(Collected data)
* * * * * * * * *

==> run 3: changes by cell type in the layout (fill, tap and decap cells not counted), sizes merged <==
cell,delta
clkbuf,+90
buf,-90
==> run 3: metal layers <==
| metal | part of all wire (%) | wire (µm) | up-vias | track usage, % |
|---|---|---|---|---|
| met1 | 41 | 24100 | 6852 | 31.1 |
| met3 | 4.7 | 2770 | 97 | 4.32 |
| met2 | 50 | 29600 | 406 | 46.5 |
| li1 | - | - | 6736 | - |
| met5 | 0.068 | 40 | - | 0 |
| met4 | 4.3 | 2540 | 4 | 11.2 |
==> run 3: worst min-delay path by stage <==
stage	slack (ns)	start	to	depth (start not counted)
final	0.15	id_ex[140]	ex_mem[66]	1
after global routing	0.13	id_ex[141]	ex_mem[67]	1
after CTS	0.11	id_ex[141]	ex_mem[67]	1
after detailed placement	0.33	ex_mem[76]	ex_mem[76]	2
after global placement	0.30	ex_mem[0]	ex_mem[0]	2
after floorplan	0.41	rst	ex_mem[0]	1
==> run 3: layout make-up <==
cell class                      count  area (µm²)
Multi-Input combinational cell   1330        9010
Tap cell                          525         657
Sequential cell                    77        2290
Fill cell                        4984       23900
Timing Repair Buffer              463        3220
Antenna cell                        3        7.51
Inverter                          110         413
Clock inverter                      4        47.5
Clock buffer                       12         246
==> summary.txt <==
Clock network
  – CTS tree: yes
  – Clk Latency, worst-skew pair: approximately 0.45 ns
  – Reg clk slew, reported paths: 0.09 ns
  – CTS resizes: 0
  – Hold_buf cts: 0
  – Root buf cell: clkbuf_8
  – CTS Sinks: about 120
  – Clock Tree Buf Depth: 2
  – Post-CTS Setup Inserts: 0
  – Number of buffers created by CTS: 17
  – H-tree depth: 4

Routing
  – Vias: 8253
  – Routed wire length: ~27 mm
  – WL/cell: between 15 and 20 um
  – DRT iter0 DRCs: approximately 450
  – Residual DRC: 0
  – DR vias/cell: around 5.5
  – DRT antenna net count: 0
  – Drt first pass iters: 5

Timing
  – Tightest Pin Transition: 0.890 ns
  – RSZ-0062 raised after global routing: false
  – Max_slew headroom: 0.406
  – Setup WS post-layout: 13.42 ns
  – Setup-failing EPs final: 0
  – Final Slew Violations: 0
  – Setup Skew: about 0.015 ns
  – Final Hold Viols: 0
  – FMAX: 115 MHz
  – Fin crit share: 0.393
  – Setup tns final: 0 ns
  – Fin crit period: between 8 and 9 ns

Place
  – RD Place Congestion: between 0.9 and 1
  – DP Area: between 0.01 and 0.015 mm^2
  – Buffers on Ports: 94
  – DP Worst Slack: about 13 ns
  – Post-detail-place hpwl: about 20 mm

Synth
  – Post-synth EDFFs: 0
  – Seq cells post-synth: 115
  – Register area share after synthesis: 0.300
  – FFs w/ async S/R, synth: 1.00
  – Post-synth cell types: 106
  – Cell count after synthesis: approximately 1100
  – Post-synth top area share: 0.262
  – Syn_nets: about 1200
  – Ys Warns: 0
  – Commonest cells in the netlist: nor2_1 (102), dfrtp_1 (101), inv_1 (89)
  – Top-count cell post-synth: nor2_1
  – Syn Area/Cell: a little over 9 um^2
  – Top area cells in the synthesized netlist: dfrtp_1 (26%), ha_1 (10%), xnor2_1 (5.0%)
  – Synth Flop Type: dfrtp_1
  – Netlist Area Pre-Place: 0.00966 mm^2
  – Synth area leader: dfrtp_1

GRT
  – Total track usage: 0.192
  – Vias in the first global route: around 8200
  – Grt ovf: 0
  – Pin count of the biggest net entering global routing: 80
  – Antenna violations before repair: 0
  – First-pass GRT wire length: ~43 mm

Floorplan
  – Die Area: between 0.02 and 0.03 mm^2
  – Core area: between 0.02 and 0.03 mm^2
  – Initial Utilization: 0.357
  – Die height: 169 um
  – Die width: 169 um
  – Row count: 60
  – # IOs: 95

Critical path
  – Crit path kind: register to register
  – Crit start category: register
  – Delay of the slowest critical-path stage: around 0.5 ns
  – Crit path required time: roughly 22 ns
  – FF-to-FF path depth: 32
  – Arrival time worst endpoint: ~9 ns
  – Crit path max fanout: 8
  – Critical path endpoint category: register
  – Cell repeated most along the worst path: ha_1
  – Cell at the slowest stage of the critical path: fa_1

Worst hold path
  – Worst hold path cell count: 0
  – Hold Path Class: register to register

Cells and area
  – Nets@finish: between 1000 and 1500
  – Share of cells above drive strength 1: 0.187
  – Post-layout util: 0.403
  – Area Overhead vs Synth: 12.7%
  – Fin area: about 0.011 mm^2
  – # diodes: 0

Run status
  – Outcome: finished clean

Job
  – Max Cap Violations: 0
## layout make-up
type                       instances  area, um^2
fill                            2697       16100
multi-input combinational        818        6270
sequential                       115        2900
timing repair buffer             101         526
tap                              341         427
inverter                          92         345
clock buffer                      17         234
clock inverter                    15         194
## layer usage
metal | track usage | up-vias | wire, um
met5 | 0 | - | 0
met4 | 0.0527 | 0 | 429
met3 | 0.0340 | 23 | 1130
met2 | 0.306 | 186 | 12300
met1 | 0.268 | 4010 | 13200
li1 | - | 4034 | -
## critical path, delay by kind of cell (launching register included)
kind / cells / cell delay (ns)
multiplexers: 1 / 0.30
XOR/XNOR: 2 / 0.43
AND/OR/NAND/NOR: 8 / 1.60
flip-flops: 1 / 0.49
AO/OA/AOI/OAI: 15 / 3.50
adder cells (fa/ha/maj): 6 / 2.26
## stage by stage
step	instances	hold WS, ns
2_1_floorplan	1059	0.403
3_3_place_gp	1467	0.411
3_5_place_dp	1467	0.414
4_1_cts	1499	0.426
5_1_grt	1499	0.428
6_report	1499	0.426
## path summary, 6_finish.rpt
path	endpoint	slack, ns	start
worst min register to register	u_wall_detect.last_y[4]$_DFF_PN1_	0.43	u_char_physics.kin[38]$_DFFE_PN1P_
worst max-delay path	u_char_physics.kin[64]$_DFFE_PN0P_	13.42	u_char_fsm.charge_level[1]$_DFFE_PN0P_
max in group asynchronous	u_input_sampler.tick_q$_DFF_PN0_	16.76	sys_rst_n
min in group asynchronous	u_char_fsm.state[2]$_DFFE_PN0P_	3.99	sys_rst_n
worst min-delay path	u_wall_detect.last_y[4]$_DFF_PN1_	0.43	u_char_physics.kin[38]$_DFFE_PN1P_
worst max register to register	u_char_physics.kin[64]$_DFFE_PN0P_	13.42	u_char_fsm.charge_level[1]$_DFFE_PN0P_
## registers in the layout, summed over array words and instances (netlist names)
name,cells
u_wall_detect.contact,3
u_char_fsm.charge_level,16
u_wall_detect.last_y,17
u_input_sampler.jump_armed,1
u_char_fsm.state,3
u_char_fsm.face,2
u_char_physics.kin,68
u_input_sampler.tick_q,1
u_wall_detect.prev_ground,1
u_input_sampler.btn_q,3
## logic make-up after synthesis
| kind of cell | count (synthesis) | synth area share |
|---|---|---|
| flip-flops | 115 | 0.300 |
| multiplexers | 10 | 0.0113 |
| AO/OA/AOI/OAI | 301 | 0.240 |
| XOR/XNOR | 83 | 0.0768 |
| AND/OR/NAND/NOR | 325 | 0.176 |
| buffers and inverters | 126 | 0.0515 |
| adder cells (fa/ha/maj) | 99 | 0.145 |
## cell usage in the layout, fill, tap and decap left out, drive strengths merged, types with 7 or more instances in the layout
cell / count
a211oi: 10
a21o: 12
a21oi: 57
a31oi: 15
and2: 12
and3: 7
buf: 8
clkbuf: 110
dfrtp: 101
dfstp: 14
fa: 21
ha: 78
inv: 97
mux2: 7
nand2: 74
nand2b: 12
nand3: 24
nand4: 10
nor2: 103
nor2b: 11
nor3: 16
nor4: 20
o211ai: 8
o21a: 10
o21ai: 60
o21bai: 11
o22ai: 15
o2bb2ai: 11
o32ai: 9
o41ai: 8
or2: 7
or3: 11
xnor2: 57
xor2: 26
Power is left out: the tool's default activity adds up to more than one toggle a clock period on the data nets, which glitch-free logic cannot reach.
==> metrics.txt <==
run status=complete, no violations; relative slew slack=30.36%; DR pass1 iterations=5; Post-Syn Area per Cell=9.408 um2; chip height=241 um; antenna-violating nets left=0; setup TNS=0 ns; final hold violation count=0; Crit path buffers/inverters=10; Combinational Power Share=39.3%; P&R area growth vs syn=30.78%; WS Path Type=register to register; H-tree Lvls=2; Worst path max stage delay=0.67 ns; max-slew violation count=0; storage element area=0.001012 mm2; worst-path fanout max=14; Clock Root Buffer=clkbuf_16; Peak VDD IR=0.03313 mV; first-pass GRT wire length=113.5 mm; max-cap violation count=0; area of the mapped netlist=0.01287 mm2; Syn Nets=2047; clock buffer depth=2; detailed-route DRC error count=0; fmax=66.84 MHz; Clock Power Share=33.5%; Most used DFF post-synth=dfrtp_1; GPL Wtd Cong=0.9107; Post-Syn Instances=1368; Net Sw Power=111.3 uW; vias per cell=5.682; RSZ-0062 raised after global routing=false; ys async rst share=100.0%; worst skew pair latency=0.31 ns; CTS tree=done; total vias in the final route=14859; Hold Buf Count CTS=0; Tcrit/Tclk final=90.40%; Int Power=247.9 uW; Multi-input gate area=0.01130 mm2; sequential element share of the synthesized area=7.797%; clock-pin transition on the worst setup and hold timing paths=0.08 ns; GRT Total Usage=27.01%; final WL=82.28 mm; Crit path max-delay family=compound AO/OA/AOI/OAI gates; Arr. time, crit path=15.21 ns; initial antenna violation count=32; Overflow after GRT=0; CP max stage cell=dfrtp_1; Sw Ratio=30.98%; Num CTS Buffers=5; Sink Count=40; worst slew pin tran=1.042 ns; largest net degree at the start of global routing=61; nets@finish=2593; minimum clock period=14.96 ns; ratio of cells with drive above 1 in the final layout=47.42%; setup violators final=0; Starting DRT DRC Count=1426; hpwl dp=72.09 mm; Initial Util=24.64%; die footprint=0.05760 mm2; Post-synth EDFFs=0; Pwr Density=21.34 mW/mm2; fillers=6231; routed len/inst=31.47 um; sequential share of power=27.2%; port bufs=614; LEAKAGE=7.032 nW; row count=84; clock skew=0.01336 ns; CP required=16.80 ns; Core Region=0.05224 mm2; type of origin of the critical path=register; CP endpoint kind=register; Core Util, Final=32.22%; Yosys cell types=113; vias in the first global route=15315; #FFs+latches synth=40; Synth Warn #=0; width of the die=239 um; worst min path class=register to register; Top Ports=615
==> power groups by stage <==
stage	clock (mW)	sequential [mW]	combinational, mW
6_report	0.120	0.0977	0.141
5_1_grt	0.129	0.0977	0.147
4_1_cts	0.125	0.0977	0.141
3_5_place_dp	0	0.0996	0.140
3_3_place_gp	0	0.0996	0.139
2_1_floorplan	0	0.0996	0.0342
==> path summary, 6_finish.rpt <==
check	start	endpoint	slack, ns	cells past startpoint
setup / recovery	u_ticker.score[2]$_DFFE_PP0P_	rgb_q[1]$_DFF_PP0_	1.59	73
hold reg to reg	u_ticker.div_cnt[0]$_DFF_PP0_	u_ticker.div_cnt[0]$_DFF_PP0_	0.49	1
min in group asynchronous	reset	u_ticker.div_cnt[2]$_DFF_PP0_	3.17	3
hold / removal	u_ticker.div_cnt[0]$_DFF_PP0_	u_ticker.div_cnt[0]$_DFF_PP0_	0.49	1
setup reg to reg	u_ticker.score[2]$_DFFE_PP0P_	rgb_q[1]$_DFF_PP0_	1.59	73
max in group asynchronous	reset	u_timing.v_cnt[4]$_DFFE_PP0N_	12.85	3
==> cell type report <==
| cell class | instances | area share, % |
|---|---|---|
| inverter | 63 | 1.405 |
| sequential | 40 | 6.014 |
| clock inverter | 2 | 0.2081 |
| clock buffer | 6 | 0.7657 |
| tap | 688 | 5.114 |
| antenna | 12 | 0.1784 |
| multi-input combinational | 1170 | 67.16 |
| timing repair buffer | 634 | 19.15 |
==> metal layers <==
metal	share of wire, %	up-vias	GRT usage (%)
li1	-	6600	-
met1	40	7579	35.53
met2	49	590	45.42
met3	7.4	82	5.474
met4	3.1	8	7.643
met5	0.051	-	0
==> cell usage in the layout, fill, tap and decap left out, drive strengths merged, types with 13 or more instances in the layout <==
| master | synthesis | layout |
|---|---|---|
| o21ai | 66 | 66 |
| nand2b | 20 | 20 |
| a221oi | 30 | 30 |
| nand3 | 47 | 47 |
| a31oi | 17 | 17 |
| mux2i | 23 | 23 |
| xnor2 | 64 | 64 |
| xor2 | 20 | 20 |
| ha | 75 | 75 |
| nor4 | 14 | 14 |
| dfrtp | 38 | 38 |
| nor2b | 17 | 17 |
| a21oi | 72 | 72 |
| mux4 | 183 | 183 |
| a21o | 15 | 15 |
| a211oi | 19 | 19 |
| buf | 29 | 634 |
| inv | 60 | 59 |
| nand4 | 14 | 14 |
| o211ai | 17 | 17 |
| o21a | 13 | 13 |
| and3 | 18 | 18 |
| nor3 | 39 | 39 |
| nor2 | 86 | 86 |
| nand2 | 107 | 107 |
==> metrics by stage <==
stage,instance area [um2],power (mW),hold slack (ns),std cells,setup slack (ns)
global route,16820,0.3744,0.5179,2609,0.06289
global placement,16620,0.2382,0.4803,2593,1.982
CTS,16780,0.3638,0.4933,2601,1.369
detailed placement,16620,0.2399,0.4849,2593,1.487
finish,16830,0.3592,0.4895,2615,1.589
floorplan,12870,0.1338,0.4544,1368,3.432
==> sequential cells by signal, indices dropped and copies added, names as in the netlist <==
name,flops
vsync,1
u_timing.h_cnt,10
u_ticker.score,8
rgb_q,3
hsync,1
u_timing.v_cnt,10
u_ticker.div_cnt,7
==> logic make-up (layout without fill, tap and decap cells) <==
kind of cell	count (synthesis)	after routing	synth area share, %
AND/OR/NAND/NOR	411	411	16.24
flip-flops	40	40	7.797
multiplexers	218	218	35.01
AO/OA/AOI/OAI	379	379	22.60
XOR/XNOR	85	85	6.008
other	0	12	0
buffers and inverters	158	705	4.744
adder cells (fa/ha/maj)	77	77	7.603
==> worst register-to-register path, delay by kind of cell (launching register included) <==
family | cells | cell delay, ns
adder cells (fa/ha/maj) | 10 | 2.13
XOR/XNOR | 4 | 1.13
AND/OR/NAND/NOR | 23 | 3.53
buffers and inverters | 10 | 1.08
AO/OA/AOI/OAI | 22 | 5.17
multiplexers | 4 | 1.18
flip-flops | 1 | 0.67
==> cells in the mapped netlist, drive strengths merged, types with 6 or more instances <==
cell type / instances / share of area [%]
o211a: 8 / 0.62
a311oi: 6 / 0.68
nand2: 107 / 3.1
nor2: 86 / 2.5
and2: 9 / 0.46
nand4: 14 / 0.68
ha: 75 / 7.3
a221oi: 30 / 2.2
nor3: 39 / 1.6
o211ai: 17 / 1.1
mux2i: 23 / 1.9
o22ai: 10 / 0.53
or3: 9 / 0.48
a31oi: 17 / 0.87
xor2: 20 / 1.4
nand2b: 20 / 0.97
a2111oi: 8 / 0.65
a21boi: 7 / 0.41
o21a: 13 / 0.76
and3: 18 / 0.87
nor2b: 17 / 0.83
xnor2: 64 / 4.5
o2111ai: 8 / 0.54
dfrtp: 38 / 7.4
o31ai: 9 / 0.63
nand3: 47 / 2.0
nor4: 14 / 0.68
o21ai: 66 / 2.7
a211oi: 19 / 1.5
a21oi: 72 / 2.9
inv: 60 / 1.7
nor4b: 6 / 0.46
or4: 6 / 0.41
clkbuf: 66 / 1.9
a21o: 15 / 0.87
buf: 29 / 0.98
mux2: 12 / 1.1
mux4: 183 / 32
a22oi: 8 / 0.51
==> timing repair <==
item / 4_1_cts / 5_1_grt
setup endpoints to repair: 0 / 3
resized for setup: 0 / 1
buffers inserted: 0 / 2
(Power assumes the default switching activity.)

* * * * * * * * *

=== REQUIRED ACTION ===
Repeat, without change, each line of the data above from the one that contains "mux2i: 23 / 1.9" through the final line, counting both.

=== EXERCISE SOLUTION ===
mux2i: 23 / 1.9
o22ai: 10 / 0.53
or3: 9 / 0.48
a31oi: 17 / 0.87
xor2: 20 / 1.4
nand2b: 20 / 0.97
a2111oi: 8 / 0.65
a21boi: 7 / 0.41
o21a: 13 / 0.76
and3: 18 / 0.87
nor2b: 17 / 0.83
xnor2: 64 / 4.5
o2111ai: 8 / 0.54
dfrtp: 38 / 7.4
o31ai: 9 / 0.63
nand3: 47 / 2.0
nor4: 14 / 0.68
o21ai: 66 / 2.7
a211oi: 19 / 1.5
a21oi: 72 / 2.9
inv: 60 / 1.7
nor4b: 6 / 0.46
or4: 6 / 0.41
clkbuf: 66 / 1.9
a21o: 15 / 0.87
buf: 29 / 0.98
mux2: 12 / 1.1
mux4: 183 / 32
a22oi: 8 / 0.51
==> timing repair <==
item / 4_1_cts / 5_1_grt
setup endpoints to repair: 0 / 3
resized for setup: 0 / 1
buffers inserted: 0 / 2
(Power assumes the default switching activity.)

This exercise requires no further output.